Isn't that more or less what the article says? They're collaborating with AWS who provide Aurora which I suspect will mean that it will eventually use more MariaDB and less MySQL. Perhpas I'm wrong but I guess that's why they're sponsoring MariaDB.
AWS is not just sponsoring MariaDB Foundation with money, but also contributions.

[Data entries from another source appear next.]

## src/rtl/fifo_dual_arb.sv

```systemverilog
// Round-robin arbiter that packs up to two requester words per cycle into a dual-enqueue output stage.
// Optional per-requester saturating grant counters are enabled by defining FIFO_DUAL_ARB_CNT_EN.
module fifo_dual_arb #(
  parameter int NREQ   = 4,
  parameter int DWIDTH = 32
) (
  input  logic                     clk,
  input  logic                     rst,
  input  logic                     arb_en,
  input  logic [NREQ-1:0]          req_valid,
  input  logic [NREQ*DWIDTH-1:0]   req_data,
  output logic [NREQ-1:0]          req_ready,
  input  logic                     fifo_in_valid,
  output logic                     inA_enque_en,
  output logic                     inB_enque_en,
  output logic [DWIDTH-1:0]        inA_data,
  output logic [DWIDTH-1:0]        inB_data,
  output logic                     stage_busy
`ifdef FIFO_DUAL_ARB_CNT_EN
  ,
  output logic [NREQ*16-1:0]       grant_cnt
`endif
);

  localparam int PTR_W = $clog2(NREQ);

  function automatic logic [PTR_W-1:0] wrap_idx(input int v);
    return PTR_W'(v % NREQ);
  endfunction

  logic              a_valid_q, a_valid_d;
  logic              b_valid_q, b_valid_d;
  logic [DWIDTH-1:0] a_data_q, a_data_d;
  logic [DWIDTH-1:0] b_data_q, b_data_d;
  logic [PTR_W-1:0]  rr_ptr_q, rr_ptr_d;

  logic              accept;
  logic              load_ok;
  logic              first_found, second_found;
  logic [PTR_W-1:0]  first_idx, second_idx;
  logic [PTR_W-1:0]  cand;
  logic [NREQ-1:0]   grant_vec;

  // Scan from rr_ptr upward; the first two valid requesters become slots A and B.
  always_comb begin
    first_found  = 1'b0;
    second_found = 1'b0;
    first_idx    = '0;
    second_idx   = '0;
    cand         = '0;
    for (int k = 0; k < NREQ; k++) begin
      cand = wrap_idx(int'(rr_ptr_q) + k);
      if (req_valid[cand]) begin
        if (!first_found) begin
          first_found = 1'b1;
          first_idx   = cand;
        end else if (!second_found) begin
          second_found = 1'b1;
          second_idx   = cand;
        end
      end
    end
  end

  // NOTE: every signal assigned in this block gets a default first, so no path leaves a latch.
  always_comb begin
    accept    = a_valid_q & fifo_in_valid;
    load_ok   = arb_en & (~a_valid_q | fifo_in_valid) & ~rst;
    a_valid_d = a_valid_q;
    b_valid_d = b_valid_q;
    a_data_d  = a_data_q;
    b_data_d  = b_data_q;
    rr_ptr_d  = rr_ptr_q;
    grant_vec = '0;

    if (accept) begin
      a_valid_d = 1'b0;
      b_valid_d = 1'b0;
    end

    if (load_ok) begin
      a_valid_d = first_found;
      b_valid_d = first_found & second_found;
      if (first_found) begin
        a_data_d             = req_data[int'(first_idx)*DWIDTH +: DWIDTH];
        grant_vec[first_idx] = 1'b1;
        rr_ptr_d             = wrap_idx(int'(first_idx) + 1);
      end
      if (first_found && second_found) begin
        b_data_d              = req_data[int'(second_idx)*DWIDTH +: DWIDTH];
        grant_vec[second_idx] = 1'b1;
        rr_ptr_d              = wrap_idx(int'(second_idx) + 1);
      end
    end
  end

  // NOTE: state registers use non-blocking assignments so every flop samples pre-edge values.
  always_ff @(posedge clk) begin
    if (rst) begin
      a_valid_q <= 1'b0;
      b_valid_q <= 1'b0;
      a_data_q  <= '0;
      b_data_q  <= '0;
      rr_ptr_q  <= '0;
    end else begin
      a_valid_q <= a_valid_d;
      b_valid_q <= b_valid_d;
      a_data_q  <= a_data_d;
      b_data_q  <= b_data_d;
      rr_ptr_q  <= rr_ptr_d;
    end
  end

  // Outputs are masked by rst so they read 0 even before the first reset edge.
  assign req_ready    = grant_vec;
  assign inA_enque_en = a_valid_q & ~rst;
  assign inB_enque_en = b_valid_q & ~rst;
  assign inA_data     = a_data_q;
  assign inB_data     = b_data_q;
  assign stage_busy   = a_valid_q & ~rst;

`ifdef FIFO_DUAL_ARB_CNT_EN
  logic [15:0] cnt_q [NREQ];
  logic [15:0] cnt_d [NREQ];

  always_comb begin
    for (int i = 0; i < NREQ; i++) begin
      cnt_d[i] = cnt_q[i];
      if (grant_vec[i] && cnt_q[i] != 16'hFFFF) cnt_d[i] = cnt_q[i] + 16'd1;
    end
  end

  // NOTE: the counter array is small and architecturally visible, so it is cleared on reset.
  always_ff @(posedge clk) begin
    if (rst) begin
      for (int i = 0; i < NREQ; i++) cnt_q[i] <= '0;
    end else begin
      for (int i = 0; i < NREQ; i++) cnt_q[i] <= cnt_d[i];
    end
  end

  always_comb begin
    grant_cnt = '0;
    for (int i = 0; i < NREQ; i++) grant_cnt[i*16 +: 16] = cnt_q[i];
  end
`endif

endmodule

```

They are the largest contributor (behind MariaDB Plc of course).
The improvements they make in MariaDB will trickly down to Amazon's MariaDB RDS offering.

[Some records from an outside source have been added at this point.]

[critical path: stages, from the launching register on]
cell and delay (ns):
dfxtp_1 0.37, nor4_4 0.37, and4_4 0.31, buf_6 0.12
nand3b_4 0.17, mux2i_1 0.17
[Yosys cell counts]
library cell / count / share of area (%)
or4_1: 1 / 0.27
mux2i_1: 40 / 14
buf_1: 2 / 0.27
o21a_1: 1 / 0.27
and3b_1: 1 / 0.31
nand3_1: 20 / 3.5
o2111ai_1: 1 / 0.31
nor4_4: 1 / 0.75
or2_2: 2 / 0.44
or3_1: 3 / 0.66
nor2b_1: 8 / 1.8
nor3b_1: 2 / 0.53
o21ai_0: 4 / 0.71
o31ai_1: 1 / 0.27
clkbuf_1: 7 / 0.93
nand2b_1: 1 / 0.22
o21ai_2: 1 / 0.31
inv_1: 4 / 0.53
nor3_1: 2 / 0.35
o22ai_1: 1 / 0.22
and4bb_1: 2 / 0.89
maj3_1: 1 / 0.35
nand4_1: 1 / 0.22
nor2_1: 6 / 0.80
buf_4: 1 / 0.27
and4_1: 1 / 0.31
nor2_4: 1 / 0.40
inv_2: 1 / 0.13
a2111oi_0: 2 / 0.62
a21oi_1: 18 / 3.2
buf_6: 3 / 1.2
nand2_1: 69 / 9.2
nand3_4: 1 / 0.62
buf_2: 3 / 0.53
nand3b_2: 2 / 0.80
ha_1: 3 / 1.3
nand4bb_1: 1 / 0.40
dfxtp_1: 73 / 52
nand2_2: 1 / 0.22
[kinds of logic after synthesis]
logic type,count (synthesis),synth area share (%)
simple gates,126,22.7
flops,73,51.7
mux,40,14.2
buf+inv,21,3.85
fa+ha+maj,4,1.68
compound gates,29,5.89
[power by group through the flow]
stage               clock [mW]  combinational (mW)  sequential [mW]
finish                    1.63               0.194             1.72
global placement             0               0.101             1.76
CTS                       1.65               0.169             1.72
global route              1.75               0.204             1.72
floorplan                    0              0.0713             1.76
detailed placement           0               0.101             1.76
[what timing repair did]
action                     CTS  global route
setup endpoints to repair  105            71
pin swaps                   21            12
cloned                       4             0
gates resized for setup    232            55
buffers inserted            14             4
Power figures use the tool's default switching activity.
File: src/rtl/serial_adder_ctrl.sv
// Bit-serial adder sequencer: LSB-first through one full_adder, W cycles per op.
module serial_adder_ctrl
    import serial_adder_pkg::*;
#(
    parameter int unsigned W = 8
) (
    input  logic         clk,
    input  logic         rst_n,
    input  logic         start,
    input  logic [W-1:0] a,
    input  logic [W-1:0] b,
    input  logic         cin,
    output logic         busy,
    output logic         done,
    output logic [W-1:0] sum,
    output logic         cout
);

    localparam int unsigned CW = cnt_width(W);

    state_t         state;
    logic [W-1:0]   a_sh;
    logic [W-1:0]   b_sh;
    logic [W-1:0]   sum_sh;
    logic           c;
    logic [CW-1:0]  cnt;

    logic           fa_s;
    logic           fa_cout;
    logic [W:0]     sum_cat;
    logic [W-1:0]   sum_nxt;
    logic [CW-1:0]  cnt_inc;
    logic           last_bit;

    full_adder u_fa (
        .a    (a_sh[0]),
        .b    (b_sh[0]),
        .cin  (c),
        .s    (fa_s),
        .cout (fa_cout)
    );

    // New sum bit enters at the MSB; the W+1 concat keeps this legal for W=1.
    assign sum_cat  = {fa_s, sum_sh};
    assign sum_nxt  = sum_cat[W:1];
    assign cnt_inc  = CW'(incr(64'(cnt)));
    assign last_bit = (cnt == CW'(W - 1));

    // Sequencer state, datapath shifters and registered outputs.
    always_ff @(posedge clk or negedge rst_n) begin
        if (!rst_n) begin
            state  <= ST_IDLE;
            a_sh   <= '0;
            b_sh   <= '0;
            sum_sh <= '0;
            c      <= 1'b0;
            cnt    <= '0;
            busy   <= 1'b0;
            done   <= 1'b0;
            sum    <= '0;
            cout   <= 1'b0;
        end else begin
            case (state)
                ST_IDLE: begin
                    done <= 1'b0;
                    if (start) begin
                        a_sh   <= a;
                        b_sh   <= b;
                        c      <= cin;
                        cnt    <= '0;
                        sum_sh <= '0;
                        busy   <= 1'b1;
                        state  <= ST_RUN;
                    end
                end
                ST_RUN: begin
                    sum_sh <= sum_nxt;
                    c      <= fa_cout;
                    a_sh   <= a_sh >> 1;
                    b_sh   <= b_sh >> 1;
                    cnt    <= cnt_inc;
                    if (last_bit) begin
                        sum   <= sum_nxt;
                        cout  <= fa_cout;
                        busy  <= 1'b0;
                        done  <= 1'b1;
                        state <= ST_DONE;
                    end
                end
                ST_DONE: begin
                    done <= 1'b0;
                    if (start) begin
                        a_sh   <= a;
                        b_sh   <= b;
                        c      <= cin;
                        cnt    <= '0;
                        sum_sh <= '0;
                        busy   <= 1'b1;
                        state  <= ST_RUN;
                    end else begin
                        state <= ST_IDLE;
                    end
                end
                default: begin
                    busy  <= 1'b0;
                    done  <= 1'b0;
                    state <= ST_IDLE;
                end
            endcase
        end
    end

endmodule
===== src/rtl/i2c_reg_arbiter.sv =====
// Small register file shared by an I2C-side requester and a local requester.
// A three-state FSM grants one side at a time, using round-robin tie-breaking.
// The top address is a read-only ID register. Register 0 is exported as ctrl_out.
module i2c_reg_arbiter #(
  parameter int                ADDR_W = 3,
  parameter int                DATA_W = 8,
  parameter logic [DATA_W-1:0] ID_VAL = 8'hA5
) (
  input  logic              clock,
  input  logic              reset_n,
  input  logic              i2c_req,
  input  logic              i2c_we,
  input  logic [ADDR_W-1:0] i2c_addr,
  input  logic [DATA_W-1:0] i2c_wdata,
  output logic              i2c_ack,
  output logic [DATA_W-1:0] i2c_rdata,
  input  logic              loc_req,
  input  logic              loc_we,
  input  logic [ADDR_W-1:0] loc_addr,
  input  logic [DATA_W-1:0] loc_wdata,
  output logic              loc_ack,
  output logic [DATA_W-1:0] loc_rdata,
  output logic [DATA_W-1:0] ctrl_out,
  output logic              busy
);

  localparam int                NREG     = 1 << ADDR_W;
  localparam logic [ADDR_W-1:0] TOP_ADDR = '1;

  typedef enum logic [1:0] {
    IDLE,
    SERVE,
    ACK
  } state_t;

  state_t            state;
  logic              last_loc;   // 1: the local side won the previous grant
  logic              win_loc;    // 1: the current transaction belongs to the local side
  logic              lat_we;
  logic [ADDR_W-1:0] lat_addr;
  logic [DATA_W-1:0] lat_wdata;
  logic [DATA_W-1:0] regs [NREG];
  logic              grant_loc;
  logic [DATA_W-1:0] rd_val;

  // Pick the winner. A lone request always wins. On a tie, grant the side not granted last.
  assign grant_loc = loc_req && (!i2c_req || !last_loc);

  // Read mux. The top address reads the fixed ID, not the storage behind it.
  assign rd_val    = (lat_addr == TOP_ADDR) ? ID_VAL : regs[lat_addr];

  assign ctrl_out  = regs[0];

  // Arbitration FSM, register file and all registered outputs.
  always_ff @(posedge clock or negedge reset_n) begin
    if (!reset_n) begin
      state     <= IDLE;
      last_loc  <= 1'b1;
      win_loc   <= 1'b0;
      lat_we    <= 1'b0;
      lat_addr  <= '0;
      lat_wdata <= '0;
      i2c_ack   <= 1'b0;
      loc_ack   <= 1'b0;
      i2c_rdata <= '0;
      loc_rdata <= '0;
      busy      <= 1'b0;
      // NOTE: the register file is tiny and must come up as zero, so reset it here.
      // Large RAMs are normally left unreset so that they map onto memory macros.
      for (int i = 0; i < NREG; i++) regs[i] <= '0;
    end else begin
      // NOTE: only non-blocking assignments here. Every read in this block
      // then sees the value from before the clock edge, whatever the statement order.
      i2c_ack <= 1'b0;
      loc_ack <= 1'b0;
      case (state)
        IDLE: begin
          if (i2c_req || loc_req) begin
            win_loc   <= grant_loc;
            lat_we    <= grant_loc ? loc_we    : i2c_we;
            lat_addr  <= grant_loc ? loc_addr  : i2c_addr;
            lat_wdata <= grant_loc ? loc_wdata : i2c_wdata;
            busy      <= 1'b1;
            state     <= SERVE;
          end
        end
        SERVE: begin
          if (lat_we) begin
            if (lat_addr != TOP_ADDR) regs[lat_addr] <= lat_wdata;
          end else if (win_loc) begin
            loc_rdata <= rd_val;
          end else begin
            i2c_rdata <= rd_val;
          end
          state <= ACK;
        end
        ACK: begin
          if (win_loc) loc_ack <= 1'b1;
          else         i2c_ack <= 1'b1;
          last_loc <= win_loc;
          busy     <= 1'b0;
          state    <= IDLE;
        end
        default: begin
          busy  <= 1'b0;
          state <= IDLE;
        end
      endcase
    end
  end

endmodule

I think the difference is that the non profit(?) foundation is driving that partnership with amazon not the for-profit entity.
The for profit entity obviously has some proprietary cloud sql stuff(skysql and that other thing), should have made a better effort to partner as a technology partner and not try to make their own cloud service(running on top of someone else's cloud), that's a no win scenario unless you have bucketloads of cash which they obviously don't have.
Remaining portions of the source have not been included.